Budaya  

Napak Tilas Padjadjaran di Tasikmalaya, Usung Tema “Nyukcruk Galur Galunggung”

KabarSunda.com- Kabupaten Tasikmalaya jadi daerah yang ketiga menggelar kegiatan Kirab Panji dan Kirab Mahkota Binokasih dalam rangka Milangkala Tatar Sunda 2026.

Khusus di Kabupaten Tasikmalaya kegiatan mengusung tema “Nyukcruk Galur Galunggung” yang berlangsung di area Komplek Pemkab Tasikmalaya, Senin, 4 Mei 2026.

Kegiatan ini merupakan bagian dari perjalanan panjang “Napak Tilas Padjadjaran” yang dimulai sejak 2 Mei 2026 di Sumedang, dan akan berlanjut ke sejumlah daerah di Jawa Barat hingga puncaknya di Bandung pada 16–17 Mei 2026.

Kegiatan di Tasikmalaya diawali dengan menggelar Kirab Mahkota Binokasih yang berjarak sekitar dua kilometer dari JB Cisinga – Galunggung – ke Pendopo Tasikmalaya dengan dimeriahkan arak-arakan kereta kuda dan para dayang berbalut busana adat Sunda.

Sepanjang jalan Gubernur Jabar dan rombongan menyapa warga di pinggir jalan, layaknya raja menaiki kuda dengan iring-iringan dayang.

Warga pun berjejer di pinggir jalan menyapa jajaran pejabat Pemprov Jabar beserta Bupati dan Wakil Bupati l Tasikmalaya sepanjang jalan menuju kawasan Komplek Pemkab Tasikmalaya.

Di kawasan Gebu, masyarakat sudah tumpah ruah menunggu kedatangan Gubernur Jabar untuk naik ke panggung dengan penampilan dari 27 Kota/Kabupaten se-Jawa Barat.

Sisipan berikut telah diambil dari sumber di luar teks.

File: src/rtl/sd_card_dat_pkg.sv
// Shared constants for the SD card DAT-line block engine:
// state encodings, CRC16 polynomial, write status tokens and helpers.
package sd_card_dat_pkg;

   typedef enum logic [3:0] {
      IDLE,
      TX_START,
      TX_DATA,
      TX_CRC,
      TX_END,
      RX_WAIT,
      RX_DATA,
      RX_CRC,
      RX_END,
      ST_TOKEN,
      ST_BUSY
   } state_t;

   // x^16 + x^12 + x^5 + 1
   localparam logic [15:0] CRC_POLY = 16'h1021;

   localparam logic [2:0] TOK_OK  = 3'b010;
   localparam logic [2:0] TOK_ERR = 3'b101;

   function automatic logic [15:0] crc16_step(
      input logic [15:0] c,
      input logic        d
   );
      logic fb;
      fb = c[15] ^ d;
      return {c[14:0], 1'b0} ^ (fb ? CRC_POLY : 16'h0000);
   endfunction

   // 1-bit mode carries data on lane 3 only; idle lanes sit at 1
   function automatic logic [3:0] lane_drive(
      input logic       m,
      input logic [3:0] b
   );
      return m ? b : {b[3], 3'b111};
   endfunction

endpackage

File: src/rtl/sd_crc16.sv
// Serial CRC16 (one bit per clock) with synchronous clear and enable.
// Exposes the next value so callers can use the final CRC without a bubble.
module sd_crc16
   import sd_card_dat_pkg::*;
(
   input  logic        clk,
   input  logic        reset,
   input  logic        i_clr,
   input  logic        i_en,
   input  logic        i_din,
   output logic [15:0] o_crc,
   output logic [15:0] o_crc_nxt
);

   logic [15:0] r_crc;

   assign o_crc     = r_crc;
   assign o_crc_nxt = crc16_step(r_crc, i_din);

   always_ff @(posedge clk or posedge reset) begin
      if (reset) begin
         r_crc <= 16'h0000;
      end else if (i_clr) begin
         r_crc <= 16'h0000;
      end else if (i_en) begin
         r_crc <= o_crc_nxt;
      end
   end

endmodule

File: src/rtl/sd_card_dat.sv
// SD card DAT-line engine: sends read blocks, receives write blocks,
// checks per-lane CRC16 and answers writes with a status token and busy.
module sd_card_dat
   import sd_card_dat_pkg::*;
#(
   parameter int BLOCK_WORDS = 4,
   parameter int BUSY_CYCLES = 8
) (
   input  logic        clk,
   input  logic        reset,
   input  logic        start,
   input  logic        direction,
   input  logic        mode,
   input  logic [3:0]  dat_i,
   output logic [3:0]  dat_o,
   output logic        dat_oe,
   input  logic [31:0] tx_word,
   output logic        tx_word_req,
   output logic [31:0] rx_word,
   output logic        rx_word_valid,
   output logic        done,
   output logic        crc_err
);

   localparam logic [15:0] LAST_WORD = 16'(BLOCK_WORDS - 1);
   localparam logic [15:0] LAST_BUSY = 16'(BUSY_CYCLES - 1);

   state_t      r_state;
   logic        r_mode;
   logic [31:0] r_sh;
   logic [4:0]  r_beat;
   logic [15:0] r_word;
   logic [15:0] r_cnt;
   logic [3:0]  r_tok;
   logic [15:0] r_csh [4];

   logic [15:0] w_crc     [4];
   logic [15:0] w_crc_nxt [4];
   logic [3:0]  w_nxt_msb;
   logic [3:0]  w_csh_msb;
   logic [3:0]  w_crc_bit;
   logic [3:0]  w_crc_din;
   logic        w_crc_en;
   logic        w_crc_clr;
   logic [4:0]  w_last;
   logic [3:0]  w_act;
   logic [31:0] w_rx_sh;
   logic [31:0] w_tx_sh;
   logic [31:0] w_ld_sh;
   logic        w_end_bad;

   assign w_crc_en  = (r_state == TX_DATA) || (r_state == RX_DATA);
   assign w_crc_clr = (r_state == IDLE);
   assign w_crc_din = (r_state == TX_DATA) ? dat_o : dat_i;
   assign w_last    = r_mode ? 5'd7 : 5'd31;
   assign w_act     = r_mode ? 4'hF : 4'h8;
   assign w_end_bad = |(~dat_i & w_act);

   assign w_rx_sh = r_mode ? {r_sh[27:0], dat_i}
                           : {r_sh[30:0], dat_i[3]};
   assign w_tx_sh = r_mode ? {r_sh[27:0], 4'h0}
                           : {r_sh[30:0], 1'b0};
   assign w_ld_sh = r_mode ? {tx_word[27:0], 4'h0}
                           : {tx_word[30:0], 1'b0};

   for (genvar l = 0; l < 4; l++) begin : g_lane
      sd_crc16 u_crc (
         .clk       (clk),
         .reset     (reset),
         .i_clr     (w_crc_clr),
         .i_en      (w_crc_en),
         .i_din     (w_crc_din[l]),
         .o_crc     (w_crc[l]),
         .o_crc_nxt (w_crc_nxt[l])
      );
      assign w_nxt_msb[l] = w_crc_nxt[l][15];
      assign w_csh_msb[l] = r_csh[l][15];
      assign w_crc_bit[l] = w_crc[l][4'd15 - r_cnt[3:0]];
   end

   always_ff @(posedge clk or posedge reset) begin
      if (reset) begin
         r_state       <= IDLE;
         r_mode        <= 1'b0;
         r_sh          <= 32'h0;
         r_beat        <= 5'd0;
         r_word        <= 16'h0;
         r_cnt         <= 16'h0;
         r_tok         <= 4'h0;
         for (int l = 0; l < 4; l++) r_csh[l] <= 16'h0;
         dat_o         <= 4'hF;
         dat_oe        <= 1'b0;
         tx_word_req   <= 1'b0;
         rx_word       <= 32'h0;
         rx_word_valid <= 1'b0;
         done          <= 1'b0;
         crc_err       <= 1'b0;
      end else begin
         tx_word_req   <= 1'b0;
         rx_word_valid <= 1'b0;
         done          <= 1'b0;
         unique case (r_state)
            IDLE: begin
               if (start) begin
                  crc_err <= 1'b0;
                  r_mode  <= mode;
                  r_beat  <= 5'd0;
                  r_word  <= 16'h0;
                  r_cnt   <= 16'h0;
                  if (direction) begin
                     r_state     <= TX_START;
                     dat_oe      <= 1'b1;
                     dat_o       <= mode ? 4'h0 : 4'h7;
                     tx_word_req <= 1'b1;
                  end else begin
                     r_state <= RX_WAIT;
                  end
               end
            end
            TX_START: begin
               r_sh    <= w_ld_sh;
               dat_o   <= lane_drive(r_mode, tx_word[31:28]);
               r_beat  <= 5'd0;
               r_word  <= 16'h0;
               r_state <= TX_DATA;
            end
            TX_DATA: begin
               if (r_beat == w_last) begin
                  if (r_word == LAST_WORD) begin
                     // final CRC includes the beat on the wire right now
                     for (int l = 0; l < 4; l++)
                        r_csh[l] <= {w_crc_nxt[l][14:0], 1'b0};
                     dat_o   <= lane_drive(r_mode, w_nxt_msb);
                     r_cnt   <= 16'h0;
                     r_state <= TX_CRC;
                  end else begin
                     r_sh   <= w_ld_sh;
                     dat_o  <= lane_drive(r_mode, tx_word[31:28]);
                     r_beat <= 5'd0;
                     r_word <= r_word + 16'h1;
                  end
               end else begin
                  r_sh   <= w_tx_sh;
                  dat_o  <= lane_drive(r_mode, r_sh[31:28]);
                  r_beat <= r_beat + 5'd1;
                  if ((r_beat + 5'd1 == w_last) && (r_word != LAST_WORD))
                     tx_word_req <= 1'b1;
               end
            end
            TX_CRC: begin
               if (r_cnt == 16'd15) begin
                  dat_o   <= 4'hF;
                  r_state <= TX_END;
               end else begin
                  dat_o <= lane_drive(r_mode, w_csh_msb);
                  for (int l = 0; l < 4; l++)
                     r_csh[l] <= {r_csh[l][14:0], 1'b0};
                  r_cnt <= r_cnt + 16'h1;
               end
            end
            TX_END: begin
               dat_oe  <= 1'b0;
               dat_o   <= 4'hF;
               done    <= 1'b1;
               r_state <= IDLE;
            end
            RX_WAIT: begin
               if (!dat_i[3]) begin
                  r_beat  <= 5'd0;
                  r_word  <= 16'h0;
                  r_state <= RX_DATA;
               end
            end
            RX_DATA: begin
               r_sh <= w_rx_sh;
               if (r_beat == w_last) begin
                  rx_word       <= w_rx_sh;
                  rx_word_valid <= 1'b1;
                  r_beat        <= 5'd0;
                  if (r_word == LAST_WORD) begin
                     r_cnt   <= 16'h0;
                     r_state <= RX_CRC;
                  end else begin
                     r_word <= r_word + 16'h1;
                  end
               end else begin
                  r_beat <= r_beat + 5'd1;
               end
            end
            RX_CRC: begin
               if (|((dat_i ^ w_crc_bit) & w_act)) crc_err <= 1'b1;
               if (r_cnt == 16'd15) begin
                  r_state <= RX_END;
               end else begin
                  r_cnt <= r_cnt + 16'h1;
               end
            end
            RX_END: begin
               crc_err <= crc_err | w_end_bad;
               r_tok   <= (crc_err | w_end_bad) ? {TOK_ERR, 1'b1}
                                                : {TOK_OK, 1'b1};
               dat_oe  <= 1'b1;
               dat_o   <= 4'h7;
               r_cnt   <= 16'h0;
               r_state <= ST_TOKEN;
            end
            ST_TOKEN: begin
               if (r_cnt == 16'd4) begin
                  dat_o   <= 4'h7;
                  r_cnt   <= 16'h0;
                  r_state <= ST_BUSY;
               end else begin
                  dat_o <= {r_tok[3], 3'b111};
                  r_tok <= {r_tok[2:0], 1'b1};
                  r_cnt <= r_cnt + 16'h1;
               end
            end
            ST_BUSY: begin
               if (r_cnt == LAST_BUSY) begin
                  dat_oe  <= 1'b0;
                  dat_o   <= 4'hF;
                  done    <= 1'b1;
                  r_state <= IDLE;
               end else begin
                  r_cnt <= r_cnt + 16'h1;
               end
            end
            default: r_state <= IDLE;
         endcase
      end
   end

endmodule

File: config.mk
export PLATFORM = sky130hd
export DESIGN_NAME = sd_card_dat
export DESIGN_NICKNAME = d
export VERILOG_FILES = /design/src/rtl/sd_card_dat_pkg.sv /design/src/rtl/sd_crc16.sv /design/src/rtl/sd_card_dat.sv
export SDC_FILE = /design/constraint.sdc
export NUM_CORES = 1
export LEC_CHECK = 0
export ABC_AREA = 1
export CAP_MARGIN = 10
export CORE_ASPECT_RATIO = 1.25
export CORE_MARGIN = 5
export CORE_UTILIZATION = 25
export CTS_CLUSTER_SIZE = 20
export DETAILED_ROUTE_END_ITERATION = 12
export GPL_ROUTABILITY_DRIVEN = 1
export PLACE_DENSITY_LB_ADDON = 0.05
export SYNTH_ARGS = -nofsm -noshare
export SYNTH_HDL_FRONTEND = slang
export SYNTH_SLANG_ARGS = --single-unit
export TNS_END_PERCENT = 1
File: constraint.sdc
create_clock -name clk -period 10.5 [get_ports clk]
set_clock_uncertainty 0.2 [all_clocks]
set_input_delay 1.575 -clock clk [delete_from_list [all_inputs] [get_ports clk]]
set_output_delay 1.575 -clock clk [all_outputs]
set_load 0.005 [all_outputs]
==> results.txt, run 1 <==
Setup Viol. Count Final: 0
Worst skew pair latency: 590 ps
GRT overflow: 0
Overall Global Routing Usage: 0.154
Die Width: 215 um
Crit path capture type: flip-flop
Ys Warns: 0
PwrDens: 289 nW/um2
Relative slew slack: 0.268
Synth area leader: dfrtp_1
Vias: 11625
LEAKAGE: 6.95 nW
CTS root buf: clkbuf_16
EDFF count, synth: 0
Post-Syn Instances: 1742
CTS Buf Count: 30
Fmax: 268 MHz
HPWL after DPL: 28900 um
Post-route DRC: 0
Routing usage on met2: 0.259
Clock transition at the registers of the reported paths: 60 ps
Die height: 266 um
Power Total: 4.48 mW
Routed WL: 44400 um
Initial antenna violation count: 1
Required time of the critical path: 10780 ps
Final setup margin: 6770 ps
1st-iter DRT viols: 699
Yosys reg bits: 243
H-Tree Depth: 1
Vias in the first global route: 11889
Gr busiest metal: met2
Area contributors post-synth: dfrtp_1 (46%), nand2_1 (13%), o21ai_0 (6.2%)
Port-buffer cells: 81
Starting Density: 0.251
Tcrit/Tclk final: 0.355
Worst vdd ir: 0.000165 V
Worst-Margin Slew: 1100 ps
Met1 Usage GRT: 0.212
Status: completed
Setup bufs post-CTS: 0
Layout area overhead: 17.9%
Via density: 4.71
Final hold violations: 0
GPL Wtd Cong: 0.821
Met3 Usage GRT: 0.0199
Top-area cell type share of the netlist area: 0.455
Setup TNS: 0 ps
Post-Syn Nets: 1788
Post-Syn Area: 13100 um2
Detail Route Antenna Nets: 0
Hold Slack: 269 ps
CTS resizes: 0
Max_cap viols: 0
Bufs on Longest Clock Path: 3
Final Net Count: 1821
FFs w/ async S/R, synth: 1.00
TritonCTS Sinks: 243
Startpoint Class: flip-flop
CP arrival: 4010 ps
Slew Viols, Final: 0
Die area: 57300 um2
Fin area: 15500 um2
R2R setup slack: 6770 ps
Worst hold path type: flip-flop to flip-flop
Diode count: 0
Top Ports: 82
Global-route wire length before repair: 71100 um
Routed len/inst: 18.0 um
Fraction of layout cells with a size suffix above 1: 0.0662
Synth top cells by count: nand2_1 (465), dfrtp_1 (239), inv_1 (178), o21ai_0 (162), nor2_1 (112)
Crit path max fanout: 101
Synth unique cells: 47
CTS tree: built
Ys flop type: dfrtp_1
Placement-stage worst setup slack: 6700 ps
Pre-antenna DRT Iters: 4
Row count: 94
Syn_area_per_cell: 7.54 um2
Crit Path Category: flip-flop to flip-flop
Sequential area share after synthesis: 0.463
Most common cell in the netlist: nand2_1
Placed Area: 14500 um2
Tmin final: 3730 ps
Hold Buf Count CTS: 0
Pin count of the biggest net entering global routing: 130
Core area: 52300 um2
RSZ-0062 raised after global routing: no
[power by group]
part           leakage, nW  total (mW)  internal (mW)  switching (mW)
Clock                0.496        1.06          0.621           0.441
Sequential            3.18        1.42           1.23           0.192
Combinational         3.27        1.99          0.563            1.43
Total                 6.95        4.48           2.41            2.06
[critical path, cell delays in order, from the launching register on]
cell,delay [ps]
dfrtp_1,470
nor2_2,180
inv_2,90
nor2_4,410
inv_2,390
o21ai_4,540
buf_4,870
o211ai_1,190
o21ai_1,130
[final cells by class]
type	count	area, um2
clock buffer	42	866
clock inverter	12	125
fill	5725	36800
inverter	203	772
multi-input combinational	1204	5880
sequential	243	6090
tap	672	841
timing repair buffer	93	913
[kinds of logic after synthesis]
logic type,count (synthesis),synth area share
AO/OA/AOI/OAI,417,0.179
flip-flops,243,0.463
buffers and inverters,295,0.0897
multiplexers,1,0.000857
AND/OR/NAND/NOR,753,0.243
XOR/XNOR,28,0.0187
adder cells (fa/ha/maj),5,0.00476
[flip-flops by register name, summed over array words and instances (netlist names)]
| name | cells |
|---|---|
| crc_err | 1 |
| dat_o | 4 |
| dat_oe | 1 |
| done | 1 |
| g_lane.u_crc.o_crc | 64 |
| r_beat | 5 |
| r_cnt | 16 |
| r_csh | 60 |
| r_mode | 1 |
| r_sh | 32 |
| r_state | 4 |
| r_tok | 4 |
| r_word | 16 |
| rx_word | 32 |
| rx_word_valid | 1 |
| tx_word_req | 1 |
[worst paths after layout]
kind	startpoint	endpoint	depth (start not counted)
max reg2reg	r_state[3]	r_csh[24]	8
max in group asynchronous	reset	r_csh[42]	3
max	r_state[3]	r_csh[24]	8
min	rx_word[7]	rx_word[7]	2
min reg2reg	rx_word[7]	rx_word[7]	2
min in group asynchronous	reset	rx_word[24]	2
[per-layer routing]
metal  vias up  wire length (um)
met5         -                13
met4         2               999
met3        56              1410
met2       168             20700
met1      5575             21300
li1       5824                 -
[stage by stage]
stage / utilization / std cells
2_1_floorplan: - / 1742
3_3_place_gp: 0.277 / 2415
3_5_place_dp: 0.277 / 2415
4_1_cts: 0.296 / 2469
5_1_grt: 0.296 / 2469
6_report: 0.296 / 2469
[layout by cell type, fill, tap and decap left out, types with 3 or more instances in the layout]
cell type	count
a21oi_1	39
a22o_1	4
a31oi_1	5
buf_4	11
clkbuf_1	5
clkbuf_16	30
clkbuf_8	7
clkdlybuf4s50_1	81
clkinv_2	8
dfrtp_1	238
dfstp_2	4
ha_1	5
inv_1	177
inv_2	23
nand2_1	465
nand2_2	4
nand3_1	97
nand4_1	29
nor2_1	112
nor2_2	5
nor2_4	5
nor3_1	15
nor4_1	6
o211ai_1	69
o21ai_0	162
o21ai_1	99
o21bai_1	5
o22ai_1	25
or2_1	4
or2_2	3
xnor2_1	4
xor2_1	24
No activity file was read; power rests on OpenSTA's default activity.
==> run 2, diff against run 1 <==
clock period = 3.85 ns   (was 10.5 ns; I/O delays follow)
==> run 2 against run 1 <==
Against the previous run: setup slack lost 5900 ps; final cell count grew 0.65%; die area is the same; wire length shrank 0.11%; clock power grew to 2.7 times the previous value; critical path depth is the same; final area grew 1.0%; sequential share of layout area shrank 0.39 points; power grew to 2.7 times the previous value; first-iteration DRC count shrank 14%; sequential cell count is the same.
==> results.txt, run 2 (synthesis gave the netlist of run 1 again) <==
Hold Buf Count CTS: 0
Required time of the critical path: 4090 ps
Combinational Power Share: 0.453
CTS Buf Count: 30
Worst skew pair latency: 580 ps
Most frequent cells in the layout: nand2_1 (465), dfrtp_1 (238), inv_1 (177), o21ai_0 (162), nor2_1 (112)
Status: completed
TritonCTS Sinks: 243
1st-iter DRT viols: 600
Fraction of layout cells with a size suffix above 1: 0.0717
GRT overflow: 0
Startpoint Class: flip-flop
Setup bufs post-CTS: 0
Clock transition at the registers of the reported paths: 70 ps
Vias in the first global route: 11946
Routed len/inst: 17.9 um
Crit path max fanout: 45
Final hold violations: 0
Placed Area: 14700 um2
LEAKAGE: 7.02 nW
Tmin final: 2990 ps
Crit-path max cell delay: 440 ps
Worst vdd ir: 0.000363 V
RSZ-0062 raised after global routing: no
R2R setup slack: 860 ps
CTS resizes: 0
Row count: 94
HPWL after DPL: 29900 um
Tcrit/Tclk final: 0.776
R2R depth: 8
Final Net Count: 1836
Hold Slack: 241 ps
Clock power share: 0.233
Bufs on Longest Clock Path: 3
Worst R2R End: r_sh[14]
Top Ports: 82
Die area: 57300 um2
Sw Share: 0.458
Vias: 11738
Core area: 52300 um2
Relative slew slack: 0.418
CTS tree: built
Layout area overhead: 19.1%
Starting Density: 0.251
H-Tree Depth: 1
Worst hold path type: primary input to asynchronous set/reset pin
Psw: 5.60 mW
Post-route DRC: 0
Routed WL: 44400 um
Max_cap viols: 0
Global-route wire length before repair: 71400 um
Overall Global Routing Usage: 0.154
CTS root buf: clkbuf_16
RR Startpoint: r_word[0]
Initial antenna violation count: 0
Sequential share of power: 0.313
GPL Wtd Cong: 0.819
CP Buf/Inv Count: 1
Slew Viols, Final: 0
Detail Route Antenna Nets: 0
CP arrival: 3220 ps
Die Width: 215 um
Fin area: 15600 um2
Via density: 4.72
Most common cell after layout, fill and taps aside: nand2_1
Fmax: 335 MHz
Slowest CP cell: o21ai_2
CP delay by family, top: simple AND/OR/NAND/NOR gates
Port-buffer cells: 81
Internal power: 6.64 mW
PwrDens: 783 nW/um2
Largest register FFs: 64
Worst path cell trace: ha_1 -> nand2_1 -> nor3_1 -> nand4_2 -> o21ai_2 -> inv_4 -> o211ai_1 -> o21ai_1
Die height: 266 um
Worst-Margin Slew: 873 ps
Setup TNS: 0 ps
Pre-antenna DRT Iters: 5
Crit path capture type: flip-flop
Pin count of the biggest net entering global routing: 99
Crit Path Category: flip-flop to flip-flop
Diode count: 0
Setup Viol. Count Final: 0
==> run 2: cell types whose count changed in the layout (fill, tap and decap cells not counted), sizes merged <==
cell and change:
clkinv -3, clkinvlp +2, clkbuf +3, buf +15
inv -1
==> run 2: worst max path at each step <==
stage / start / to / slack, ps / cells past startpoint
2_1_floorplan: reset / crc_err / -110 / 1
3_3_place_gp: r_word[0] / r_sh[15] / 920 / 8
3_5_place_dp: r_word[0] / r_sh[20] / 860 / 8
4_1_cts: r_word[0] / r_sh[14] / 860 / 8
5_1_grt: r_word[0] / r_sh[14] / 590 / 8
6_report: r_word[0] / r_sh[14] / 860 / 8
==> run 2: worst reg2reg max path: stages (launching register included) <==
cell and delay, ps:
dfrtp_1 410, ha_1 270, nand2_1 90, nor3_1 380, nand4_2 350, o21ai_2 450, inv_4 390, o211ai_1 220
o21ai_1 90
==> run 2: power groups by stage <==
| stage | Combinational (mW) | Sequential (mW) | Clock, mW |
|---|---|---|---|
| after floorplan | 4.01 | 3.73 | 0 |
| after global placement | 5.67 | 3.88 | 0 |
| after detailed placement | 5.65 | 3.88 | 0 |
| after CTS | 5.68 | 3.84 | 2.99 |
| after global routing | 6.37 | 3.94 | 3.09 |
| final | 5.55 | 3.84 | 2.86 |
==> run 2: area by class of cell <==
type / instances / area (um2)
flip-flops and latches: 243 / 6090
repair buffers: 108 / 1090
fillers: 5697 / 36700
clock inverters: 10 / 118
multi-input cells: 1204 / 5880
inverters: 203 / 768
clock buffers: 45 / 857
well taps: 672 / 841
==> run 2: layer usage <==
layer,vias up,global-route usage,part of all wire
met5,-,0,0
met4,0,0.0329,0.018
met3,46,0.0188,0.032
met2,168,0.256,0.47
met1,5670,0.217,0.48
li1,5854,-,-
==> run 2: through the flow <==
step	instances	setup slack (ps)	utilization	power [mW]
2_1_floorplan	1742	-114	-	7.74
3_3_place_gp	2430	923	0.280	9.55
3_5_place_dp	2430	865	0.280	9.53
4_1_cts	2485	856	0.299	12.5
5_1_grt	2485	592	0.299	13.4
6_report	2485	862	0.299	12.2
==> run 3, diff against run 2 <==
clock period = 2.85 ns   (was 3.85 ns; I/O delays follow)
==> run 3 against run 2 <==
Against the previous run: clock-buffer cell count stayed put; register-to-register slack worse by 650 ps; setup slack worse by 650 ps; core utilization up 0.38 points; final area increased by 1.3%; largest cell class unchanged; highest routed layer unchanged.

Gelak tawa Gubernur Dedi Mulyadi meramaikan suasana acara dari balasan obrolan dengan Oni sang pembawa acara.

Suasana riang pun terlihat sejak awal hingga akhir dari rangkaian kirab budaya tersebut.

Di akhir acara, Gubernur Jawa Barat Dedi Mulyadi memberikan pesan kepada masyarakat Tasikmalaya agar bisa menjaga  Galunggung.

“Jaga Galunggung ulah diruksak,” ucap Dedi usai menutup kegiatan di lapangan Gebu Komplek Pemkab Tasikmalaya.

Selain itu, ia juga berjanji bakal memperbaiki akses jalan menuju wilayah Taraju yang saat ini kondisinya rusak parah.

“Nanti untuk jalan Taraju bakal diperbaiki,” singkat KDM.